Since electric double-layer capacitance and pseudo-capacitance due to the redox reaction are both interfacial phenomenon [3], the materials with the sheet-like structure, which is inclined to form layered structure that can provide large inter-sheet spacing for transferring the ions rapidly and increase the electroactive material–electrolyte interface area, is beneficial to the improvement on its electrochemical performances. Recently, many researchers have synthesized Co(OH)₂ via electrochemical methods. Gupta et al. [9] have synthesized α-Co(OH)₂ sheets by electrochemical method, and they demonstrated its specific capacitance was up to 860 F g⁻¹, because the sheet-like structure of the α-Co(OH)₂ promotes effective utilization of the electrode material. In addition, Zhou et al. have successfully synthesized a novel ordered mesoporous cobalt hydroxide film by electrodepositing on titanium substrate, and the electrochemical test results suggest that the ordered H₁-e Co(OH)₂ exhibits a maximum specific capacitance of 1084 F g⁻¹, which is ascribed to the regular nanostructure consisting of mesopores in ordered hexagonal arrays that create the fast electrochemical accessibility of the electrolyte and OH⁻ ions to the bulk of the Co(OH)₂ phase [18]. Although a high specific capacitance can be reached using electrochemical methods, short yield of active materials is a problem in these methods because the product was directly deposited on the surface of conductive substrate and there was only about 10 nm in the thickness generally. Therefore, how to prepare cobalt hydroxide with high specific capacitance on a large scale is an attracting problem for researchers.

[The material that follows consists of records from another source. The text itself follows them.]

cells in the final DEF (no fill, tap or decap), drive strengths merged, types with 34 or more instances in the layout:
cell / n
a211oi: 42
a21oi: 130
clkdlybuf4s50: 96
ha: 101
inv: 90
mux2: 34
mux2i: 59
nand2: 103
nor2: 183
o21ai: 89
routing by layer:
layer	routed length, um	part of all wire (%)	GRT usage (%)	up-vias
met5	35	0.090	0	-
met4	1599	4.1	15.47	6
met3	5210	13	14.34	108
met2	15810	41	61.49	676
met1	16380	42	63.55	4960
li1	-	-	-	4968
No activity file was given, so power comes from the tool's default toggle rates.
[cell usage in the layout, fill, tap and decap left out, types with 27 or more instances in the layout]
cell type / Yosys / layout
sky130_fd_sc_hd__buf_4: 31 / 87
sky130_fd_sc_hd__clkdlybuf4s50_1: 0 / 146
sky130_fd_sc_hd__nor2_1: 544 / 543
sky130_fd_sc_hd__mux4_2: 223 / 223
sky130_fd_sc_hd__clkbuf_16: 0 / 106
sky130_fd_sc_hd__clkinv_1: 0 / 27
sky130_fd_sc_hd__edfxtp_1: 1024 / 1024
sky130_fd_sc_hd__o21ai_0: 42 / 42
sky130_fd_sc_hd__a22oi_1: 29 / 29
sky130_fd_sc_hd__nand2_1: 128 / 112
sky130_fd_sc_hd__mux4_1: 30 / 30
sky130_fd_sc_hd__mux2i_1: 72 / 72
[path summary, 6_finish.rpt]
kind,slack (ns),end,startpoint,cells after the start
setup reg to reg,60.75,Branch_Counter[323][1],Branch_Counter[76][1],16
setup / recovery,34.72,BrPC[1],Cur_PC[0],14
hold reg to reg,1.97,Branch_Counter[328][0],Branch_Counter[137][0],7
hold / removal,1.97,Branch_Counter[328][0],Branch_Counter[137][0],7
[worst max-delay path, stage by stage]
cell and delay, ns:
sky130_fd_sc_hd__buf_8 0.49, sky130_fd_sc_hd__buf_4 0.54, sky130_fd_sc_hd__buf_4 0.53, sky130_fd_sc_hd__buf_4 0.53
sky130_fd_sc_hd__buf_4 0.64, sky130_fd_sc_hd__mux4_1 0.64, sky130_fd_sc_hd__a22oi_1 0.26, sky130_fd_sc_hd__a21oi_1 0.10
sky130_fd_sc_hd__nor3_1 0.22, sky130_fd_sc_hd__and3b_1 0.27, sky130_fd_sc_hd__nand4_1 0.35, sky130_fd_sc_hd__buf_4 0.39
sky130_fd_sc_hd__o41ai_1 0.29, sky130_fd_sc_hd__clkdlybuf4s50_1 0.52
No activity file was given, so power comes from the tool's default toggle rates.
File: ./run.sh
#!/bin/bash
# OpenROAD 26Q1-2900-gdf79404cd8, Yosys 0.63+post, stock flow scripts
make -C /OpenROAD-flow-scripts/flow DESIGN_CONFIG=/design/flow/config.mk WORK_HOME=/design/flow/orfs finish
File: ./config.mk
export PLATFORM = sky130hd
export DESIGN_NAME = MUX_3_to_1
export DESIGN_NICKNAME = MUX_3_to_1
export VERILOG_FILES = /design/flow/design.v
export SDC_FILE = /design/flow/constraint.sdc
export NUM_CORES = 4
export LEC_CHECK = 1
export CORE_AREA = 10 10 71 71
export DIE_AREA = 0 0 81 81
File: ./constraint.sdc
current_design MUX_3_to_1

set clk_period 3.2
set clk_io_pct 0.2

create_clock -name clk0 -period $clk_period

set non_clock_inputs [all_inputs -no_clocks]
set_input_delay [expr $clk_period * $clk_io_pct] -clock clk0 $non_clock_inputs
set_output_delay [expr $clk_period * $clk_io_pct] -clock clk0 [all_outputs]
==> design/flow/run.sh <==
#!/bin/bash
# OpenROAD 26Q1-2900-gdf79404cd8, Yosys 0.63+post, stock flow scripts
make -C /OpenROAD-flow-scripts/flow DESIGN_CONFIG=/design/flow/config.mk WORK_HOME=/design/flow/orfs finish
==> design/flow/config.mk <==
export PLATFORM = sky130hd
export DESIGN_NAME = beqModule
export DESIGN_NICKNAME = beqModule
export VERILOG_FILES = /design/flow/design.v
export SDC_FILE = /design/flow/constraint.sdc
export NUM_CORES = 4
export LEC_CHECK = 1
export CORE_UTILIZATION = 30
==> design/flow/constraint.sdc <==
current_design beqModule

set clk_period 7.5
set clk_io_pct 0.2

create_clock -name clk0 -period $clk_period [get_ports {clk}]

set non_clock_inputs [all_inputs -no_clocks]
set_input_delay [expr $clk_period * $clk_io_pct] -clock clk0 $non_clock_inputs
set_output_delay [expr $clk_period * $clk_io_pct] -clock clk0 [all_outputs]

In this work, sheet-like cobalt hydroxide was synthesized based on a new route, in which citric acid acted as a chelating reagent and the carbonized citric acid gel played a role of template for forming cobalt hydroxide. Because no strong bonding exists between these sheets, ions and charges may transfer into sheets facilely [19]. The products were improved in terms of electrochemical properties, and their specific capacitance was up to 416.7 F g⁻¹. Due to the low cost, simple procedure, large–scale yield and high specific capacitance, the cobalt hydroxide synthesized by this method can be a promising material for electrochemical capacitors.